El conflicto saltó a la luz el 31 de marzo cuando el Ministro Germán Ávila anunció que rompía relaciones con el Banco y no volvería a asistir a sus juntas. El presidente Gustavo Petro respalló esta decisión, diciendo que "el gobierno se retira de la junta". El problema es que la ley actual dice que sin la presencia del Ministro, el Banco no puede tomar decisiones sobre temas vitales como la inflación y el valor del peso.
Un abogado llamado Rodrigo Galarza Naranjo radicó una demanda argumentando que esto es inconstitucional. Según él, el Decreto de 1993 crea un "candado" que permite al Gobierno tener poder de veto sobre el Banco Central. Si el Ministro no asiste, no hay quórum (el número mínimo de personas necesario para tomar decisiones). Y aquí viene lo importante para su bolsillo: sin ese quórum, nadie puede decidir sobre las tasas de interés que afectan los créditos, ahorros e inflación que usted siente en la vida diaria.
La demanda busca que la próxima sesión del 30 de abril, donde se decidirá sobre la tasa de interés (que actualmente está en 11,25%), pueda realizarse sin el Ministro. También pide que se ordene judicialmente al funcionario asistir si es convocado, para evitar que bloquee el funcionamiento del Banco.
Lo que está en juego es enorme. El Banco de la República existe para mantener la moneda estable y controlar la inflación, funciones que requieren independencia del Gobierno. Si esto se ve comprometido, agencias calificadoras como S&P Global ya advierten que la calidad crediticia de Colombia podría bajar aún más, lo que encarecería préstamos y afectaría inversión extranjera.

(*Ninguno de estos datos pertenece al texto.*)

This is an optimization exercise on Yosys and OpenROAD, whose aim is small area, not a production implementation. Function was not checked in any run shown here: the RTL went through the layout flow alone. Power figures rest on the tool's default switching activity, not on a simulated workload.

File: flow/design.v
module sort #(
	parameter DATA_W = 32
)(
	input i_clk,
	input i_rst_n,
	input  [DATA_W*8-1:0] i_input,
	output [DATA_W*8-1:0] o_output
);
	reg [6:1] vld;
	always @(posedge i_clk or negedge i_rst_n) begin
		if (~i_rst_n) vld <= 6'd0;
		else         vld <= {vld[5:1], 1'b1};
	end
	wire [31:0] c1_0_a = i_input[0 +: 32];
	wire [31:0] c1_0_b = i_input[32 +: 32];
	wire c1_0_gt = c1_0_a > c1_0_b;
	wire [31:0] c1_1_a = i_input[64 +: 32];
	wire [31:0] c1_1_b = i_input[96 +: 32];
	wire c1_1_gt = c1_1_a > c1_1_b;
	wire [31:0] c1_2_a = i_input[128 +: 32];
	wire [31:0] c1_2_b = i_input[160 +: 32];
	wire c1_2_gt = c1_2_a > c1_2_b;
	wire [31:0] c1_3_a = i_input[192 +: 32];
	wire [31:0] c1_3_b = i_input[224 +: 32];
	wire c1_3_gt = c1_3_a > c1_3_b;
	reg [31:0] r1 [0:7];
	reg [3:0] s1, ns1;
	always @(posedge i_clk) begin
		r1[0] <= i_input[0 +: 32];
		r1[1] <= i_input[32 +: 32];
		r1[2] <= i_input[64 +: 32];
		r1[3] <= i_input[96 +: 32];
		r1[4] <= i_input[128 +: 32];
		r1[5] <= i_input[160 +: 32];
		r1[6] <= i_input[192 +: 32];
		r1[7] <= i_input[224 +: 32];
		s1[0]  <= c1_0_gt;
		ns1[0] <= ~c1_0_gt;
		s1[1]  <= c1_1_gt;
		ns1[1] <= ~c1_1_gt;
		s1[2]  <= c1_2_gt;
		ns1[2] <= ~c1_2_gt;
		s1[3]  <= c1_3_gt;
		ns1[3] <= ~c1_3_gt;
	end
	wire [31:0] y1_0 = ~((r1[0] | {32{s1[0]}}) & (r1[1] | {32{ns1[0]}}));
	wire [31:0] y1_1 = ~((r1[1] | {32{s1[0]}}) & (r1[0] | {32{ns1[0]}}));
	wire [31:0] y1_2 = ~((r1[2] | {32{s1[1]}}) & (r1[3] | {32{ns1[1]}}));
	wire [31:0] y1_3 = ~((r1[3] | {32{s1[1]}}) & (r1[2] | {32{ns1[1]}}));
	wire [31:0] y1_4 = ~((r1[4] | {32{s1[2]}}) & (r1[5] | {32{ns1[2]}}));
	wire [31:0] y1_5 = ~((r1[5] | {32{s1[2]}}) & (r1[4] | {32{ns1[2]}}));
	wire [31:0] y1_6 = ~((r1[6] | {32{s1[3]}}) & (r1[7] | {32{ns1[3]}}));
	wire [31:0] y1_7 = ~((r1[7] | {32{s1[3]}}) & (r1[6] | {32{ns1[3]}}));
	wire [31:0] c2_0_a = ~y1_0;
	wire [31:0] c2_0_b = ~y1_2;
	wire c2_0_gt = c2_0_a > c2_0_b;
	wire [31:0] c2_1_a = ~y1_1;
	wire [31:0] c2_1_b = ~y1_3;
	wire c2_1_gt = c2_1_a > c2_1_b;
	wire [31:0] c2_2_a = ~y1_4;
	wire [31:0] c2_2_b = ~y1_6;
	wire c2_2_gt = c2_2_a > c2_2_b;
	wire [31:0] c2_3_a = ~y1_5;
	wire [31:0] c2_3_b = ~y1_7;
	wire c2_3_gt = c2_3_a > c2_3_b;
	reg [31:0] r2 [0:7];
	reg [3:0] s2, ns2;
	always @(posedge i_clk) begin
		r2[0] <= y1_0;
		r2[1] <= y1_1;
		r2[2] <= y1_2;
		r2[3] <= y1_3;
		r2[4] <= y1_4;
		r2[5] <= y1_5;
		r2[6] <= y1_6;
		r2[7] <= y1_7;
		s2[0]  <= c2_0_gt;
		ns2[0] <= ~c2_0_gt;
		s2[1]  <= c2_1_gt;
		ns2[1] <= ~c2_1_gt;
		s2[2]  <= c2_2_gt;
		ns2[2] <= ~c2_2_gt;
		s2[3]  <= c2_3_gt;
		ns2[3] <= ~c2_3_gt;
	end
	wire [31:0] y2_0 = ~((r2[0] | {32{s2[0]}}) & (r2[2] | {32{ns2[0]}}));
	wire [31:0] y2_2 = ~((r2[2] | {32{s2[0]}}) & (r2[0] | {32{ns2[0]}}));
	wire [31:0] y2_1 = ~((r2[1] | {32{s2[1]}}) & (r2[3] | {32{ns2[1]}}));
	wire [31:0] y2_3 = ~((r2[3] | {32{s2[1]}}) & (r2[1] | {32{ns2[1]}}));
	wire [31:0] y2_4 = ~((r2[4] | {32{s2[2]}}) & (r2[6] | {32{ns2[2]}}));
	wire [31:0] y2_6 = ~((r2[6] | {32{s2[2]}}) & (r2[4] | {32{ns2[2]}}));
	wire [31:0] y2_5 = ~((r2[5] | {32{s2[3]}}) & (r2[7] | {32{ns2[3]}}));
	wire [31:0] y2_7 = ~((r2[7] | {32{s2[3]}}) & (r2[5] | {32{ns2[3]}}));
	wire [31:0] c3_0_a = y2_1;
	wire [31:0] c3_0_b = y2_2;
	wire c3_0_gt = c3_0_a > c3_0_b;
	wire [31:0] c3_1_a = y2_5;
	wire [31:0] c3_1_b = y2_6;
	wire c3_1_gt = c3_1_a > c3_1_b;
	reg [31:0] r3 [0:7];
	reg [1:0] s3, ns3;
	always @(posedge i_clk) begin
		r3[0] <= y2_0;
		r3[1] <= y2_1;
		r3[2] <= y2_2;
		r3[3] <= y2_3;
		r3[4] <= y2_4;
		r3[5] <= y2_5;
		r3[6] <= y2_6;
		r3[7] <= y2_7;
		s3[0]  <= c3_0_gt;
		ns3[0] <= ~c3_0_gt;
		s3[1]  <= c3_1_gt;
		ns3[1] <= ~c3_1_gt;
	end
	wire [31:0] y3_1 = ~((r3[1] | {32{s3[0]}}) & (r3[2] | {32{ns3[0]}}));
	wire [31:0] y3_2 = ~((r3[2] | {32{s3[0]}}) & (r3[1] | {32{ns3[0]}}));
	wire [31:0] y3_5 = ~((r3[5] | {32{s3[1]}}) & (r3[6] | {32{ns3[1]}}));
	wire [31:0] y3_6 = ~((r3[6] | {32{s3[1]}}) & (r3[5] | {32{ns3[1]}}));
	wire [31:0] c4_0_a = r3[0];
	wire [31:0] c4_0_b = r3[4];
	wire c4_0_gt = c4_0_a > c4_0_b;
	wire [31:0] c4_1_a = ~y3_1;
	wire [31:0] c4_1_b = ~y3_5;
	wire c4_1_gt = c4_1_a > c4_1_b;
	wire [31:0] c4_2_a = ~y3_2;
	wire [31:0] c4_2_b = ~y3_6;
	wire c4_2_gt = c4_2_a > c4_2_b;
	wire [31:0] c4_3_a = r3[3];
	wire [31:0] c4_3_b = r3[7];
	wire c4_3_gt = c4_3_a > c4_3_b;
	reg [31:0] r4 [0:7];
	reg [3:0] s4, ns4;
	always @(posedge i_clk) begin
		r4[0] <= r3[0];
		r4[1] <= y3_1;
		r4[2] <= y3_2;
		r4[3] <= r3[3];
		r4[4] <= r3[4];
		r4[5] <= y3_5;
		r4[6] <= y3_6;
		r4[7] <= r3[7];
		s4[0]  <= c4_0_gt;
		ns4[0] <= ~c4_0_gt;
		s4[1]  <= c4_1_gt;
		ns4[1] <= ~c4_1_gt;
		s4[2]  <= c4_2_gt;
		ns4[2] <= ~c4_2_gt;
		s4[3]  <= c4_3_gt;
		ns4[3] <= ~c4_3_gt;
	end
	wire [31:0] y4_0 = ~((r4[0] | {32{s4[0]}}) & (r4[4] | {32{ns4[0]}}));
	wire [31:0] y4_4 = ~((r4[4] | {32{s4[0]}}) & (r4[0] | {32{ns4[0]}}));
	wire [31:0] y4_1 = ~((r4[1] | {32{s4[1]}}) & (r4[5] | {32{ns4[1]}}));
	wire [31:0] y4_5 = ~((r4[5] | {32{s4[1]}}) & (r4[1] | {32{ns4[1]}}));
	wire [31:0] y4_2 = ~((r4[2] | {32{s4[2]}}) & (r4[6] | {32{ns4[2]}}));
	wire [31:0] y4_6 = ~((r4[6] | {32{s4[2]}}) & (r4[2] | {32{ns4[2]}}));
	wire [31:0] y4_3 = ~((r4[3] | {32{s4[3]}}) & (r4[7] | {32{ns4[3]}}));
	wire [31:0] y4_7 = ~((r4[7] | {32{s4[3]}}) & (r4[3] | {32{ns4[3]}}));
	wire [31:0] c5_0_a = y4_2;
	wire [31:0] c5_0_b = ~y4_4;
	wire c5_0_gt = c5_0_a > c5_0_b;
	wire [31:0] c5_1_a = ~y4_3;
	wire [31:0] c5_1_b = y4_5;
	wire c5_1_gt = c5_1_a > c5_1_b;
	reg [31:0] r5 [0:7];
	reg [1:0] s5, ns5;
	always @(posedge i_clk) begin
		r5[0] <= y4_0;
		r5[1] <= y4_1;
		r5[2] <= y4_2;
		r5[3] <= y4_3;
		r5[4] <= y4_4;
		r5[5] <= y4_5;
		r5[6] <= y4_6;
		r5[7] <= y4_7;
		s5[0]  <= c5_0_gt;
		ns5[0] <= ~c5_0_gt;
		s5[1]  <= c5_1_gt;
		ns5[1] <= ~c5_1_gt;
	end
	wire [31:0] y5_2 = ~((r5[2] | {32{s5[0]}}) & ((~r5[4]) | {32{ns5[0]}}));
	wire [31:0] y5_4 = ~(((~r5[4]) | {32{s5[0]}}) & (r5[2] | {32{ns5[0]}}));
	wire [31:0] y5_3 = ~((r5[3] | {32{s5[1]}}) & ((~r5[5]) | {32{ns5[1]}}));
	wire [31:0] y5_5 = ~(((~r5[5]) | {32{s5[1]}}) & (r5[3] | {32{ns5[1]}}));
	wire [31:0] c6_0_a = r5[1];
	wire [31:0] c6_0_b = ~y5_2;
	wire c6_0_gt = c6_0_a > c6_0_b;
	wire [31:0] c6_1_a = y5_3;
	wire [31:0] c6_1_b = ~y5_4;
	wire c6_1_gt = c6_1_a > c6_1_b;
	wire [31:0] c6_2_a = y5_5;
	wire [31:0] c6_2_b = r5[6];
	wire c6_2_gt = c6_2_a > c6_2_b;
	reg [31:0] r6 [0:7];
	reg [2:0] s6, ns6;
	always @(posedge i_clk) begin
		r6[0] <= r5[0];
		r6[1] <= r5[1];
		r6[2] <= y5_2;
		r6[3] <= y5_3;
		r6[4] <= y5_4;
		r6[5] <= y5_5;
		r6[6] <= r5[6];
		r6[7] <= r5[7];
		s6[0]  <= c6_0_gt;
		ns6[0] <= ~c6_0_gt;
		s6[1]  <= c6_1_gt;
		ns6[1] <= ~c6_1_gt;
		s6[2]  <= c6_2_gt;
		ns6[2] <= ~c6_2_gt;
	end
	wire [2:0] sg6 = s6 | {3{~vld[6]}};
	wire [2:0] nsg6 = ns6 | {3{~vld[6]}};
	wire [2:0] sa6 = s6 & {3{vld[6]}};
	wire [2:0] nsa6 = ns6 & {3{vld[6]}};
	wire [31:0] y6_1 = ((~r6[2]) & {32{sa6[0]}}) | (r6[1] & {32{nsa6[0]}});
	wire [31:0] y6_2 = (r6[1] & {32{sa6[0]}}) | ((~r6[2]) & {32{nsa6[0]}});
	wire [31:0] y6_3 = ((~r6[4]) & {32{sa6[1]}}) | (r6[3] & {32{nsa6[1]}});
	wire [31:0] y6_4 = (r6[3] & {32{sa6[1]}}) | ((~r6[4]) & {32{nsa6[1]}});
	wire [31:0] y6_5 = (r6[6] & {32{sa6[2]}}) | (r6[5] & {32{nsa6[2]}});
	wire [31:0] y6_6 = (r6[5] & {32{sa6[2]}}) | (r6[6] & {32{nsa6[2]}});
	wire [31:0] y6_0 = ~(r6[0] | {32{~vld[6]}});
	wire [31:0] y6_7 = ~(r6[7] | {32{~vld[6]}});
	assign o_output[0 +: 32] = y6_0;
	assign o_output[32 +: 32] = y6_1;
	assign o_output[64 +: 32] = y6_2;
	assign o_output[96 +: 32] = y6_3;
	assign o_output[128 +: 32] = y6_4;
	assign o_output[160 +: 32] = y6_5;
	assign o_output[192 +: 32] = y6_6;
	assign o_output[224 +: 32] = y6_7;
endmodule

El Consejo de Estado ahora debe decidir un equilibrio delicado: si el Ministro puede ser forzado judicialmente a asistir a estas juntas, o si verdaderamente la autonomía del Banco está por encima de cualquier coordinación con el Gobierno. La respuesta no es solo un asunto jurídico: determina cómo se toman decisiones que impactan directamente el costo de vida, el empleo y la estabilidad de los ahorros de los colombianos.